In sintesi, l'analisi a livello genomico della metilazione del DNA con la piattaforma array per la valutazione complessa della metilazione del DNA in un singolo locus CpG nel genoma umano può fornire importanti informazioni sui biomarcatori epigenetici nel cancro gastrointestinale. Rispetto a WGBS, questo metodo è conveniente e riduce i tempi di elaborazione dei campioni. Pertanto, questo metodo per il rilevamento della metilazione del DNA in un locus CpG è probabile che sia ampiamente utilizzato nella ricerca sui biomarcatori epigenetici.

Materiali

Name	Company	Catalog Number	Comments
(NH4)2SO4	Sigma-Aldrich	14148	Step 5.2.
10% Sodium dodecyl sulfate (SDS)	Quality Biological	351-032-721 EA	Step 2.1.
100 % Ethanol	Sigma-Aldrich	24194	Step 1.7.
ABI StepOnePlus Real-Time PCR System	Applied BioSystems	4376600	Step 5.2. 96-well Real-Time PCR instrument
CT conversion reagent	Zymo Research	D5001-1	Step 3.2.3.
Deoxynucleotide triphosphate (dNTP)	Invitrogen	10297-018	Step 5.2.
DEPC-treated water	Quality Biological	351-068-131	Step 2.1.
Ethylenediaminetetraacetic acid (EDTA)	Corning	46-034-CL	Step 2.1.
EZ DNA Methylation Kit	Zymo Research	D5002	Step 3.2.
Fluorescein	Bio-Rad	#1708780	Step 5.2.
GenomeStudio	omicX	OMICS_00854	Step 4.3. Data analysis tool for an array platform as a β-value, with a range from 0 to 1
Human genomic DNA	New England Bio Labs	N4002S	Step 5.3.
Infinium HD FFPE QC Kit	Illumina	WG-321-1001	Step 4.1. FFPE QC assay on a real-time PCR amplification
Infinium HumanMethylation450 assay	Illumina	WG-314	Step 4.2. Array platform for complex evaluation of DNA methylation to assess the methylation status of >450,000 CpG sites in the genome
LightCycler 480	Roche	5015278001	Step 4.1.
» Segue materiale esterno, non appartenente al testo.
[src/rtl/matrix_result_reader.sv]
// Drains the DIMxDIM result RAM into a valid/ready stream tagged with row/col/last, 1 element/cycle.
// Define MATRIX_RESULT_READER_TRANSPOSE_EN for column-major issue order (tags still give true row/col).
module matrix_result_reader #(
   parameter int WIDTH  = 19,
   parameter int DIM    = 8,
   parameter int ADDR_W = 6
) (
   input  logic                     clk,
   input  logic                     rst,
   input  logic                     start,
   output logic                     busy,
   output logic                     done,
   output logic                     ram_rd_en,
   output logic [ADDR_W-1:0]        ram_addr,
   input  logic signed [WIDTH-1:0]  ram_rdata,
   output logic signed [WIDTH-1:0]  out_data,
   output logic                     out_valid,
   input  logic                     out_ready,
   output logic [$clog2(DIM)-1:0]   out_row,
   output logic [$clog2(DIM)-1:0]   out_col,
   output logic                     out_last
);
   localparam int RC_W  = $clog2(DIM);
   localparam int NUM   = DIM * DIM;
   localparam int CNT_W = ADDR_W + 1;

   localparam logic [1:0] IDLE   = 2'd0;
   localparam logic [1:0] RUN    = 2'd1;
   localparam logic [1:0] FINISH = 2'd2;

   typedef struct packed {
      logic [WIDTH-1:0] dat;
      logic [RC_W-1:0]  row;
      logic [RC_W-1:0]  col;
      logic             last;
   } entry_t;

   logic [1:0]       state_q, state_d;
   logic [CNT_W-1:0] rd_cnt_q, rd_cnt_d;
   logic             infl_q, infl_d;
   logic [RC_W-1:0]  infl_row_q, infl_row_d;
   logic [RC_W-1:0]  infl_col_q, infl_col_d;
   logic             infl_last_q, infl_last_d;
   logic [1:0]       occ_q, occ_d;
   entry_t           head_q, head_d;
   entry_t           skid_q, skid_d;

   logic             push, pop;
   logic [RC_W-1:0]  rd_row, rd_col;
   entry_t           new_ent;

`ifdef MATRIX_RESULT_READER_TRANSPOSE_EN
   assign rd_row = RC_W'(rd_cnt_q % DIM);
   assign rd_col = RC_W'(rd_cnt_q / DIM);
`else
   assign rd_row = RC_W'(rd_cnt_q / DIM);
   assign rd_col = RC_W'(rd_cnt_q % DIM);
`endif

   assign ram_addr  = ADDR_W'(rd_row * DIM + rd_col);
   assign out_valid = (occ_q != 2'd0);
   assign out_data  = head_q.dat;
   assign out_row   = head_q.row;
   assign out_col   = head_q.col;
   assign out_last  = head_q.last;
   assign busy      = (state_q == RUN);
   assign done      = (state_q == FINISH);
   assign push      = infl_q;
   assign pop       = out_valid & out_ready;

   // Room check counts the pop happening this cycle, so a full FIFO being drained still issues.
   assign ram_rd_en = (state_q == RUN) && (rd_cnt_q < CNT_W'(NUM)) &&
                      (({1'b0, occ_q} + {2'b00, infl_q}) < (3'd2 + {2'b00, pop}));

   always_comb begin
      new_ent.dat  = ram_rdata;
      new_ent.row  = infl_row_q;
      new_ent.col  = infl_col_q;
      new_ent.last = infl_last_q;

      state_d     = state_q;
      rd_cnt_d    = rd_cnt_q;
      infl_d      = ram_rd_en;
      infl_row_d  = rd_row;
      infl_col_d  = rd_col;
      infl_last_d = (rd_cnt_q == CNT_W'(NUM - 1));
      occ_d       = occ_q;
      head_d      = head_q;
      skid_d      = skid_q;

      case (state_q)
         IDLE: begin
            if (start) begin
               state_d  = RUN;
               rd_cnt_d = '0;
            end
         end
         RUN: begin
            if (ram_rd_en)
               rd_cnt_d = rd_cnt_q + CNT_W'(1);
            if (pop && head_q.last)
               state_d = FINISH;
         end
         FINISH:  state_d = IDLE;
         default: state_d = IDLE;
      endcase

      case ({push, pop})
         2'b10: begin
            if (occ_q == 2'd0) head_d = new_ent;
            else               skid_d = new_ent;
            occ_d = occ_q + 2'd1;
         end
         2'b01: begin
            head_d = skid_q;
            occ_d  = occ_q - 2'd1;
         end
         2'b11: begin
            if (occ_q == 2'd2) begin
               head_d = skid_q;
               skid_d = new_ent;
            end else begin
               head_d = new_ent;
            end
         end
         default: ;
      endcase
   end

   always_ff @(posedge clk or negedge rst) begin
      if (!rst) begin
         state_q     <= IDLE;
         rd_cnt_q    <= '0;
         infl_q      <= 1'b0;
         infl_row_q  <= '0;
         infl_col_q  <= '0;
         infl_last_q <= 1'b0;
         occ_q       <= 2'd0;
         head_q      <= '0;
         skid_q      <= '0;
      end else begin
         state_q     <= state_d;
         rd_cnt_q    <= rd_cnt_d;
         infl_q      <= infl_d;
         infl_row_q  <= infl_row_d;
         infl_col_q  <= infl_col_d;
         infl_last_q <= infl_last_d;
         occ_q       <= occ_d;
         head_q      <= head_d;
         skid_q      <= skid_d;
      end
   end

   a_no_overflow: assert property (@(posedge clk) disable iff (!rst)
      !(push && !pop && occ_q == 2'd2));

endmodule

[config.mk]
export PLATFORM = sky130hd
export DESIGN_NAME = matrix_result_reader
export DESIGN_NICKNAME = d
export VERILOG_FILES = /design/src/rtl/matrix_result_reader.sv
export SDC_FILE = /design/constraint.sdc
export NUM_CORES = 1
export LEC_CHECK = 0
export ABC_AREA = 0
export CELL_PAD_IN_SITES_DETAIL_PLACEMENT = 1
export CELL_PAD_IN_SITES_GLOBAL_PLACEMENT = 1
export CORE_UTILIZATION = 34
export DETAILED_ROUTE_END_ITERATION = 8
export HOLD_SLACK_MARGIN = 0.1
export PLACE_DENSITY = 0.68
export SLEW_MARGIN = 15
export SYNTH_ARGS = -nofsm -noshare
export SYNTH_HDL_FRONTEND = slang
export SYNTH_SLANG_ARGS = --single-unit
[constraint.sdc]
create_clock -name clk -period 2.39 [get_ports clk]
set_input_delay 0.478 -clock clk [delete_from_list [all_inputs] [get_ports clk]]
set_output_delay 0.478 -clock clk [all_outputs]
set_load 0.005 [all_outputs]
M-Binding Buffer	Zymo Research	D5002-3	Step 3.2.6.
M-Desulphonation Buffer	Zymo Research	D5002-5	Step 3.2.9.
M-Dilution Buffer	Zymo Research	D5002-2	Step 3.2.1.
Minfi package	Bioconductor	N/A	Step 4.4.
M-Wash Buffer	Zymo Research	D5002-4	Step 3.2.10.
Platinum Taq polymerase	ThermoFisher Scientific	10966-034	Step 5.2.
Proteinase K	New England Biolabs	P8107S	Step 2.8.
Single-use polypropylene (Eppendorf) tube	Eppendorf	24533495	Step 2.5.2.
Tris hydrochloride (Tris-HCL) 2 M pH 8.8	Quality Biological	351-092-101	Step 2.1.
Xylene	Sigma-Aldrich	214736	Step 1.3.
Zymo Spin 1 Column	Zymo Research	C1003	Step 3.2.6.
β-Mercaptoethanol	Sigma-Aldrich	M3148	Step 5.2.